Give back exactly the lines of the material below, starting with the line with "worst max path" and going on through the line with "cells by family".

————————

==> src/sv/bpcs_divider.sv <==
// radix-2 restoring divider, one quotient bit per cycle, saturating quotient
module bpcs_divider #(
  parameter int NUM_W = 47
) (
  input  logic                      clk,
  input  logic                      rst,
  input  logic                      start,
  input  logic [NUM_W-1:0]          num,
  input  logic [bpcs_pkg::Q_W-1:0]  den,
  output logic                      done,
  output logic [bpcs_pkg::Q_W-1:0]  quo
);

  localparam int QW = bpcs_pkg::Q_W;

  logic          busy;
  logic [4:0]    step;
  logic [QW-1:0] rem;
  logic [QW-1:0] nsh;
  logic [QW-1:0] den_r;
  logic [QW:0]   trial;
  logic [QW:0]   diff;
  logic          ge;
  logic          ovf;

  // quotient would need more than 32 bits
  assign ovf   = QW'(num[NUM_W-1:QW]) >= den;
  assign trial = {rem, nsh[QW-1]};
  assign ge    = trial >= {1'b0, den_r};
  assign diff  = trial - {1'b0, den_r};

  always_ff @(posedge clk) begin
    done <= 1'b0;
    if (rst) begin
      busy <= 1'b0;
      step <= '0;
    end else if (start) begin
      den_r <= den;
      step  <= '0;
      if (den == '0 || ovf) begin
        quo  <= '1;
        done <= 1'b1;
        busy <= 1'b0;
      end else begin
        rem  <= QW'(num[NUM_W-1:QW]);
        nsh  <= num[QW-1:0];
        busy <= 1'b1;
      end
    end else if (busy) begin
      rem  <= ge ? diff[QW-1:0] : trial[QW-1:0];
      nsh  <= {nsh[QW-2:0], 1'b0};
      quo  <= {quo[QW-2:0], ge};
      step <= step + 5'd1;
      if (step == 5'd31) begin
        busy <= 1'b0;
        done <= 1'b1;
      end
    end
  end

  a_no_restart: assert property (@(posedge clk) disable iff (rst) !(busy && start))
    else $error("divider restarted while busy");

  a_done_idle: assert property (@(posedge clk) disable iff (rst) done |-> !busy)
    else $error("divider done while still busy");

  a_start_answer: assert property (@(posedge clk) disable iff (rst)
    start |=> busy || done)
    else $error("divider ignored a start");

endmodule
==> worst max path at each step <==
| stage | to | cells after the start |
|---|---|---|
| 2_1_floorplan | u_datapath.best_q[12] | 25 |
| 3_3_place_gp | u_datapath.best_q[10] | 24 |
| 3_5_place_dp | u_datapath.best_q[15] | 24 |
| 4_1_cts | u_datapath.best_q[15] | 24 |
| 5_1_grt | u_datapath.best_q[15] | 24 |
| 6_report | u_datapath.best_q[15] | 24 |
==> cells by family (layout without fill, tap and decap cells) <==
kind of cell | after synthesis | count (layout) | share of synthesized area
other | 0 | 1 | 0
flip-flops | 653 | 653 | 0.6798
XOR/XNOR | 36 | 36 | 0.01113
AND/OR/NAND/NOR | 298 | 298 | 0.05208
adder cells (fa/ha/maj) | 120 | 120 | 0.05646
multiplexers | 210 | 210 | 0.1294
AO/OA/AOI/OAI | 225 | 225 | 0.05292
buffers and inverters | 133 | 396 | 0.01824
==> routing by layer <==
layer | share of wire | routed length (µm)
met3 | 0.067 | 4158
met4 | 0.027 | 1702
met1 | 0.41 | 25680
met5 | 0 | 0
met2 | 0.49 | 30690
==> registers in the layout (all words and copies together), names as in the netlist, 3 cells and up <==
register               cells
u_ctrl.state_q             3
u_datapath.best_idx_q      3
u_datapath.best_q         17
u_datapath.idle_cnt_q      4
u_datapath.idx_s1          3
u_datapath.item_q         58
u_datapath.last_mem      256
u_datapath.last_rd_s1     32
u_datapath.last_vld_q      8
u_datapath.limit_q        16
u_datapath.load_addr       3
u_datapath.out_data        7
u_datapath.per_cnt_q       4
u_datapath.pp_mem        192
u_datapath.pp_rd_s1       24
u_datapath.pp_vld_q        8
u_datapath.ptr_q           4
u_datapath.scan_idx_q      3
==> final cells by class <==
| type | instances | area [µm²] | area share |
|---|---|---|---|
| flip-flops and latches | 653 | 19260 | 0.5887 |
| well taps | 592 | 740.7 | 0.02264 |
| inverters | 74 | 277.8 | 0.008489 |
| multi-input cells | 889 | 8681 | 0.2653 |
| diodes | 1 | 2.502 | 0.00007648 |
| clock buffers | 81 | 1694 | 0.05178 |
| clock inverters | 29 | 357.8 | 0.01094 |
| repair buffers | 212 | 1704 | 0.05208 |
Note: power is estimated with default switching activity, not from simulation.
$ cat config.mk
export PLATFORM = sky130hd
export DESIGN_NAME = thermocouple_serial_reader_averager_top
export DESIGN_NICKNAME = d
export VERILOG_FILES = /design/src/hw/rtl/tsra_pkg.sv /design/src/hw/rtl/tsra_frame.sv /design/src/hw/rtl/tsra_scale.sv /design/src/hw/rtl/tsra_mean.sv /design/src/hw/rtl/thermocouple_serial_reader_averager_top.sv
export SDC_FILE = /design/constraint.sdc
export NUM_CORES = 1
export LEC_CHECK = 0
export ABC_AREA = 1
export BUFFER_PORTS_ARGS = -buffer_cell sky130_fd_sc_hd__buf_4
export CAP_MARGIN = 20
export CORE_MARGIN = 2
export CORE_UTILIZATION = 45
export DETAILED_ROUTE_END_ITERATION = 7
export PLACE_DENSITY = 0.7
export SETUP_SLACK_MARGIN = 0.1
export SYNTH_ARGS = -nofsm -noshare
export SYNTH_HDL_FRONTEND = slang
export SYNTH_SLANG_ARGS = --single-unit
$ cat constraint.sdc
create_clock -name clk -period 6.8 [get_ports clk]
set_input_delay 0.68 -clock clk [delete_from_list [all_inputs] [get_ports clk]]
set_output_delay 0.68 -clock clk [all_outputs]
set_load 0.005 [all_outputs]
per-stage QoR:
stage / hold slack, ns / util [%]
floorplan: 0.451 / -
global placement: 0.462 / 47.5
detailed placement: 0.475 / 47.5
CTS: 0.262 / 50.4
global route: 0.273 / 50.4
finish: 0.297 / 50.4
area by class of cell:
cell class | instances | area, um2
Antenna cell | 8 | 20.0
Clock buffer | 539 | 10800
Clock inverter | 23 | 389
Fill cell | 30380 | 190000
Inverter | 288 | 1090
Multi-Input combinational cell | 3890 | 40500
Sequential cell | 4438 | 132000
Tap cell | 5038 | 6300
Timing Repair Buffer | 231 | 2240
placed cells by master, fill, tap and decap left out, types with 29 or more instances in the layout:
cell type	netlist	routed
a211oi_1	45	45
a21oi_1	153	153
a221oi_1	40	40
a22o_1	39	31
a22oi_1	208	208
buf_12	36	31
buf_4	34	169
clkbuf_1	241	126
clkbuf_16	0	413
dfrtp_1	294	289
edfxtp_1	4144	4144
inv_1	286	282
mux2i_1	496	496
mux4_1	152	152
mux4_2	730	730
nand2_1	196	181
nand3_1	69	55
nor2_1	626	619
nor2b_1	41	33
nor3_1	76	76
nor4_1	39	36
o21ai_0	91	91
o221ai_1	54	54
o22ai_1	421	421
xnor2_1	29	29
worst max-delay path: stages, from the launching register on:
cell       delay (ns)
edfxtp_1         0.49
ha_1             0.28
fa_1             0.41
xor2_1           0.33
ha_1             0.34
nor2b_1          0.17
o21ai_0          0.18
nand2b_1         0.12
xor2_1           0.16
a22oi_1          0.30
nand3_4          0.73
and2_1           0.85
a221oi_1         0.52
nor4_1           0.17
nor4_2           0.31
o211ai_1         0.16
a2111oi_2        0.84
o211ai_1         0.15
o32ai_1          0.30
**config.mk**
```make
export PLATFORM = sky130hd
export DESIGN_NAME = ntcbt_div_pipe
export DESIGN_NICKNAME = d
export VERILOG_FILES = /design/src/hw/rtl/ntcbt_div_pipe.sv
export SDC_FILE = /design/constraint.sdc
export NUM_CORES = 2
export LEC_CHECK = 0
export BUFFER_PORTS_ARGS = -buffer_cell sky130_fd_sc_hd__buf_2
export CAP_MARGIN = 15
export CORE_MARGIN = 1.5
export CORE_UTILIZATION = 55
export DETAILED_ROUTE_END_ITERATION = 12
export PLACE_DENSITY = 0.71
export SLEW_MARGIN = 20
export SYNTH_ARGS = -nofsm -noshare
export SYNTH_HDL_FRONTEND = slang
export SYNTH_SLANG_ARGS = --single-unit
```
**constraint.sdc**
```tcl
create_clock -name clk -period 3.3 [get_ports clk]
set_input_delay 0.165 -clock clk [delete_from_list [all_inputs] [get_ports clk]]
set_output_delay 0.165 -clock clk [all_outputs]
set_load 0.02 [all_outputs]
```
### src/sv/triangle_transform_slope_classify_unit_defines.svh
// Assertion helpers used by the sequencer (ttsc_ctrl). Each use expands to one labeled
// concurrent assertion clocked on i_clk and disabled while i_rst_n is low.
`ifndef TRIANGLE_TRANSFORM_SLOPE_CLASSIFY_UNIT_DEFINES_SVH
`define TRIANGLE_TRANSFORM_SLOPE_CLASSIFY_UNIT_DEFINES_SVH

// Condition holds in the same cycle as the trigger.
`define TTSC_ASSERT_NOW(label, ante, cons, msg) \
    label: assert property (@(posedge i_clk) disable iff (!i_rst_n) (ante) |-> (cons)) \
        else $error(msg);

// Condition holds in the cycle after the trigger.
`define TTSC_ASSERT_NEXT(label, ante, cons, msg) \
    label: assert property (@(posedge i_clk) disable iff (!i_rst_n) (ante) |=> (cons)) \
        else $error(msg);

`endif

### src/sv/ttsc_pkg.sv
package ttsc_pkg;

    localparam int COORD_BITS_DEF = 24;
    localparam int COEF_BITS_DEF  = 16;

    // digit-serial multiplier: digit width and digits of the squared cosine
    localparam int DIGIT_W   = 8;
    localparam int STEEP_W   = 16;
    localparam int C2_W      = 2 * STEEP_W;
    localparam int C2_DIGITS = C2_W / DIGIT_W;
    localparam int SLOPE_SHIFT = 30;

    localparam int CFG_IDX_W = 4;
    localparam logic [CFG_IDX_W-1:0] CFG_ROW_X       = 4'd0;
    localparam logic [CFG_IDX_W-1:0] CFG_ROW_Y       = 4'd1;
    localparam logic [CFG_IDX_W-1:0] CFG_ROW_Z       = 4'd2;
    localparam logic [CFG_IDX_W-1:0] CFG_OFFSET_X    = 4'd3;
    localparam logic [CFG_IDX_W-1:0] CFG_OFFSET_Y    = 4'd4;
    localparam logic [CFG_IDX_W-1:0] CFG_OFFSET_Z    = 4'd5;
    localparam logic [CFG_IDX_W-1:0] CFG_STEEP_COS   = 4'd6;
    localparam logic [CFG_IDX_W-1:0] CFG_EXTRA_FLAGS = 4'd7;

    localparam logic [STEEP_W-1:0] STEEP_RESET = 16'd32768;

    localparam logic [1:0] KIND_TRI     = 2'd0;
    localparam logic [1:0] KIND_BOX_MIN = 2'd1;
    localparam logic [1:0] KIND_BOX_MAX = 2'd2;

    localparam logic [7:0] FLAG_WALKABLE = 8'h01;
    localparam logic [7:0] FLAG_STEEP    = 8'h04;

    typedef enum logic [3:0] {
        ST_IDLE,
        ST_XFORM,
        ST_EDGE,
        ST_CROSS,
        ST_SQ_LOAD,
        ST_SQ_STEP,
        ST_SQ_ADD,
        ST_RH_LOAD,
        ST_RH_STEP,
        ST_DECIDE,
        ST_OUT_TRI,
        ST_OUT_MIN,
        ST_OUT_MAX
    } t_state;

    typedef enum logic [3:0] {
        OP_NONE,
        OP_LOAD,
        OP_XF_MAC,
        OP_XF_FIN,
        OP_EDGE,
        OP_CROSS,
        OP_SQ_LOAD,
        OP_DIGIT,
        OP_SQ_ADD,
        OP_RH_LOAD,
        OP_DECIDE,
        OP_EMIT_MIN,
        OP_EMIT_MAX
    } t_op;

    typedef struct packed {
        t_op        op;
        logic [1:0] v;   // vertex
        logic [1:0] a;   // axis
        logic [1:0] j;   // coefficient
        logic [2:0] k;   // cross product term or square select
    } t_cmd;

    typedef struct packed {
        logic last;
    } t_stat;

endpackage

————————

### Result of this task:
==> worst max path at each step <==
| stage | to | cells after the start |
|---|---|---|
| 2_1_floorplan | u_datapath.best_q[12] | 25 |
| 3_3_place_gp | u_datapath.best_q[10] | 24 |
| 3_5_place_dp | u_datapath.best_q[15] | 24 |
| 4_1_cts | u_datapath.best_q[15] | 24 |
| 5_1_grt | u_datapath.best_q[15] | 24 |
| 6_report | u_datapath.best_q[15] | 24 |
==> cells by family (layout without fill, tap and decap cells) <==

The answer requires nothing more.